Action item: Beginning with the first line of the data below, extract each line up to and including the one containing "export DONT_BUFFER_PORTS = 1". Copy them exactly and add nothing.

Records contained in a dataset
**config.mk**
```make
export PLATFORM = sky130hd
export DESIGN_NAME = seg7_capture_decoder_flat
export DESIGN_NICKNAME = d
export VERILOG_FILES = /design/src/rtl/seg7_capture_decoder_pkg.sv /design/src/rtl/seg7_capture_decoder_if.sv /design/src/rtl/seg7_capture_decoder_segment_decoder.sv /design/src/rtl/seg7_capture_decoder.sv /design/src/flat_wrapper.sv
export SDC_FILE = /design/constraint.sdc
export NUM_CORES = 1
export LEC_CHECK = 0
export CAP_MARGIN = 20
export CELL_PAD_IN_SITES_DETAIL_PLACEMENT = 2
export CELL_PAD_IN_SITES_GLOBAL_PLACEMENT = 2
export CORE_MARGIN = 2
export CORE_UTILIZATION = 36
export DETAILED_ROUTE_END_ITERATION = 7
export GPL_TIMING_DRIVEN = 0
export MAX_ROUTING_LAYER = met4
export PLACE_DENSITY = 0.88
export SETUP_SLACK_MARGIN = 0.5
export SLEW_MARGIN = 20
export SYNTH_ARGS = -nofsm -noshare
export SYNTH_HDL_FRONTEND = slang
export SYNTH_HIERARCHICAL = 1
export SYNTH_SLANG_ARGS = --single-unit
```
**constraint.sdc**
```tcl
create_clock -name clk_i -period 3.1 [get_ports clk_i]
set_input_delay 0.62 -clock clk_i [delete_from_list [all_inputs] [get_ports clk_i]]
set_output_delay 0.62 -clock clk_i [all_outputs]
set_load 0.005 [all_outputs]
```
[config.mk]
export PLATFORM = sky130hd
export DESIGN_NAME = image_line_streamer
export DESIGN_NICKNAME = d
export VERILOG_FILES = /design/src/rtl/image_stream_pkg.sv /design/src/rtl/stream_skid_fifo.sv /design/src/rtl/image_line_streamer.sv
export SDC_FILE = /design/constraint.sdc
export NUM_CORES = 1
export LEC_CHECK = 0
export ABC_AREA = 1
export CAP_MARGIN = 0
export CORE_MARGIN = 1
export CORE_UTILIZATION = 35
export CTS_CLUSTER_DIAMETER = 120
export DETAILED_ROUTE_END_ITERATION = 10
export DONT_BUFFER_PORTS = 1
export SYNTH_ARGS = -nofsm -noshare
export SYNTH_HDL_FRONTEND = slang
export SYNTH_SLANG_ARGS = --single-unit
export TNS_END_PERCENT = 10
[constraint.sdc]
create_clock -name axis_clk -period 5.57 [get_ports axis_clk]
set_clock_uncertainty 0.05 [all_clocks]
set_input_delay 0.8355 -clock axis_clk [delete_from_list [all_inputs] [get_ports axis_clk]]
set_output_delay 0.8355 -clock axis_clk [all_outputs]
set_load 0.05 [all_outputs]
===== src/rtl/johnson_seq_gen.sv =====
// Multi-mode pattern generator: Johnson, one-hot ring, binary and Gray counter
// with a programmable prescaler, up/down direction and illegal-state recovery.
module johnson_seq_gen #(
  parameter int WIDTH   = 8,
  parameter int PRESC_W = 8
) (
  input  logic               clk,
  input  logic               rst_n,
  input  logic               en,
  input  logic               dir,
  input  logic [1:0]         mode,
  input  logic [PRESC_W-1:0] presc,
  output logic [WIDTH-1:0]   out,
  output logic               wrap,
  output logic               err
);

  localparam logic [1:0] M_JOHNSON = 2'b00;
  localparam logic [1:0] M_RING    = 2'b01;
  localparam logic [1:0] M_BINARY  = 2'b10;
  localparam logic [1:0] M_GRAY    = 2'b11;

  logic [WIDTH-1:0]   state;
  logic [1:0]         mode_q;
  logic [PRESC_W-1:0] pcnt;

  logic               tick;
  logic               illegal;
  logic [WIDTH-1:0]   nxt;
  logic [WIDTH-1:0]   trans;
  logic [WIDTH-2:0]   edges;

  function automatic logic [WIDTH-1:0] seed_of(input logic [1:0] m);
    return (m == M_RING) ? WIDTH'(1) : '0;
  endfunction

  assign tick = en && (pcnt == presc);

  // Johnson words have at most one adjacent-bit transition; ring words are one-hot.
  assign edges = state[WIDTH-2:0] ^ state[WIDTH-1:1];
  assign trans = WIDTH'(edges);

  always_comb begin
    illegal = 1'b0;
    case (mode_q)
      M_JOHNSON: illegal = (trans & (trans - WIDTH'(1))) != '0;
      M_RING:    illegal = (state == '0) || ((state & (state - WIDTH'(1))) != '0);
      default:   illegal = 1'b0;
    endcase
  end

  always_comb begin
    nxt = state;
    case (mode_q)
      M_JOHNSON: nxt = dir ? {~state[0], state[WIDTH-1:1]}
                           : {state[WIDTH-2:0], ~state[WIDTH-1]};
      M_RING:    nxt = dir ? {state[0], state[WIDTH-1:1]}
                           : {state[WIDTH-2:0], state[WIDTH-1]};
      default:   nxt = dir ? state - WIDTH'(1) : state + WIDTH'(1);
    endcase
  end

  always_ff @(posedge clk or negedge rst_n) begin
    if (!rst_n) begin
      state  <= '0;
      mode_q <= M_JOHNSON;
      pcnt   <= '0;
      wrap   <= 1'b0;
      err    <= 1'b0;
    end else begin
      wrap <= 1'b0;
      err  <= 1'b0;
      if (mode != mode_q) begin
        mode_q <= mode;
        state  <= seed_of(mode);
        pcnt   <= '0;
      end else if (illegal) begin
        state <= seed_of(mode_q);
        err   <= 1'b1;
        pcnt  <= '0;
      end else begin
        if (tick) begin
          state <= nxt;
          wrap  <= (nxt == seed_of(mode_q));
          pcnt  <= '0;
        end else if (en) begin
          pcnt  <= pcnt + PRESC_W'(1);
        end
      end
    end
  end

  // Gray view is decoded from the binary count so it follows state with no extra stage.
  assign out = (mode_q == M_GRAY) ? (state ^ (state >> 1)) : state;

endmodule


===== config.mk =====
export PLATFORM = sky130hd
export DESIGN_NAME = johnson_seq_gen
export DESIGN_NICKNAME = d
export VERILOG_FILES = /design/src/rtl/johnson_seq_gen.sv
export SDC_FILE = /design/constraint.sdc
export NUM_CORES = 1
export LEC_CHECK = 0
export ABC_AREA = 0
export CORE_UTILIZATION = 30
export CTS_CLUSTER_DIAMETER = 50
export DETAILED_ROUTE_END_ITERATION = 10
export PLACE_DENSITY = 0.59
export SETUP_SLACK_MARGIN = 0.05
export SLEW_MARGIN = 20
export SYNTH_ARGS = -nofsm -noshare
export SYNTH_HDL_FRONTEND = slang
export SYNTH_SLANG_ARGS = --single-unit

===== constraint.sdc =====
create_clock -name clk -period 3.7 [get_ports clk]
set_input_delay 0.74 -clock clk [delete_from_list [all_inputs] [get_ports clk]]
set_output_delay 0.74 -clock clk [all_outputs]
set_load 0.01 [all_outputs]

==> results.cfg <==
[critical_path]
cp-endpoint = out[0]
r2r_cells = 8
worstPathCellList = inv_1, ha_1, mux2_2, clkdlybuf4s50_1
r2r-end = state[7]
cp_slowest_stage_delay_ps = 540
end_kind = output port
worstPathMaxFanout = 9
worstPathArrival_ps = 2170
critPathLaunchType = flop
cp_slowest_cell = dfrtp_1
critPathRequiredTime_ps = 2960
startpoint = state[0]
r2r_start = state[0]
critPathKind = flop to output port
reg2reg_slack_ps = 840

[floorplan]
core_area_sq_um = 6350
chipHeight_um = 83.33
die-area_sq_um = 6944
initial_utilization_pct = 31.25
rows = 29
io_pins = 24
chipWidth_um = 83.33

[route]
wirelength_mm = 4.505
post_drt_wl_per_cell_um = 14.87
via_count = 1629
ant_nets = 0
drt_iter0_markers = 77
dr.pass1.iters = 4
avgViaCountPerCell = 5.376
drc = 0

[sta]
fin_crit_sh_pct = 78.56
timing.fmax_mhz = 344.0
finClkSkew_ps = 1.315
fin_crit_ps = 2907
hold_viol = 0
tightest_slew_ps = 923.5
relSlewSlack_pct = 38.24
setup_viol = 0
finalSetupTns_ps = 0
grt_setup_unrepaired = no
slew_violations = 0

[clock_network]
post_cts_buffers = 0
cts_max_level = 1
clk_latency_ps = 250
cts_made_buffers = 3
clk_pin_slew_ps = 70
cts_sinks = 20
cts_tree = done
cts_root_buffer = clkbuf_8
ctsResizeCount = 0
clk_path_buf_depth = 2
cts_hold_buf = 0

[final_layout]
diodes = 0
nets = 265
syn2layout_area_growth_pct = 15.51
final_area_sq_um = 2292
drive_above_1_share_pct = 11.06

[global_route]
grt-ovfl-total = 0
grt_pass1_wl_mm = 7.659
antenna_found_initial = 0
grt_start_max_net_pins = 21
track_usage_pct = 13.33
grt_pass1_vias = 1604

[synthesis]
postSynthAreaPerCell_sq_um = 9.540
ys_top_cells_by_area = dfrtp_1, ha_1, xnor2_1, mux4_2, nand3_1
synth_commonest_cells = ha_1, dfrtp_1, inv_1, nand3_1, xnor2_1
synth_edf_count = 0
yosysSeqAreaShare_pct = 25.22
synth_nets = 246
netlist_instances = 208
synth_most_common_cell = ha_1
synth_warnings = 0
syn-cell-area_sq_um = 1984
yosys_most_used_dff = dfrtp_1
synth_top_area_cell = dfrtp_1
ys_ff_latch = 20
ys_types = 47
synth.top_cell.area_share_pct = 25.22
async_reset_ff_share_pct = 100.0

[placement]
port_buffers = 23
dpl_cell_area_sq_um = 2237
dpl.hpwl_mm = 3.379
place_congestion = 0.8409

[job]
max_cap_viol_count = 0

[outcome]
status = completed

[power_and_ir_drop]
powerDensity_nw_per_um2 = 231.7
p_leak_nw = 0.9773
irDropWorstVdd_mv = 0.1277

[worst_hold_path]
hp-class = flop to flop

Task result:
**config.mk**
```make
export PLATFORM = sky130hd
export DESIGN_NAME = seg7_capture_decoder_flat
export DESIGN_NICKNAME = d
export VERILOG_FILES = /design/src/rtl/seg7_capture_decoder_pkg.sv /design/src/rtl/seg7_capture_decoder_if.sv /design/src/rtl/seg7_capture_decoder_segment_decoder.sv /design/src/rtl/seg7_capture_decoder.sv /design/src/flat_wrapper.sv
export SDC_FILE = /design/constraint.sdc
export NUM_CORES = 1
export LEC_CHECK = 0
export CAP_MARGIN = 20
export CELL_PAD_IN_SITES_DETAIL_PLACEMENT = 2
export CELL_PAD_IN_SITES_GLOBAL_PLACEMENT = 2
export CORE_MARGIN = 2
export CORE_UTILIZATION = 36
export DETAILED_ROUTE_END_ITERATION = 7
export GPL_TIMING_DRIVEN = 0
export MAX_ROUTING_LAYER = met4
export PLACE_DENSITY = 0.88
export SETUP_SLACK_MARGIN = 0.5
export SLEW_MARGIN = 20
export SYNTH_ARGS = -nofsm -noshare
export SYNTH_HDL_FRONTEND = slang
export SYNTH_HIERARCHICAL = 1
export SYNTH_SLANG_ARGS = --single-unit
```
**constraint.sdc**
```tcl
create_clock -name clk_i -period 3.1 [get_ports clk_i]
set_input_delay 0.62 -clock clk_i [delete_from_list [all_inputs] [get_ports clk_i]]
set_output_delay 0.62 -clock clk_i [all_outputs]
set_load 0.005 [all_outputs]
```
[config.mk]
export PLATFORM = sky130hd
export DESIGN_NAME = image_line_streamer
export DESIGN_NICKNAME = d
export VERILOG_FILES = /design/src/rtl/image_stream_pkg.sv /design/src/rtl/stream_skid_fifo.sv /design/src/rtl/image_line_streamer.sv
export SDC_FILE = /design/constraint.sdc
export NUM_CORES = 1
export LEC_CHECK = 0
export ABC_AREA = 1
export CAP_MARGIN = 0
export CORE_MARGIN = 1
export CORE_UTILIZATION = 35
export CTS_CLUSTER_DIAMETER = 120
export DETAILED_ROUTE_END_ITERATION = 10
export DONT_BUFFER_PORTS = 1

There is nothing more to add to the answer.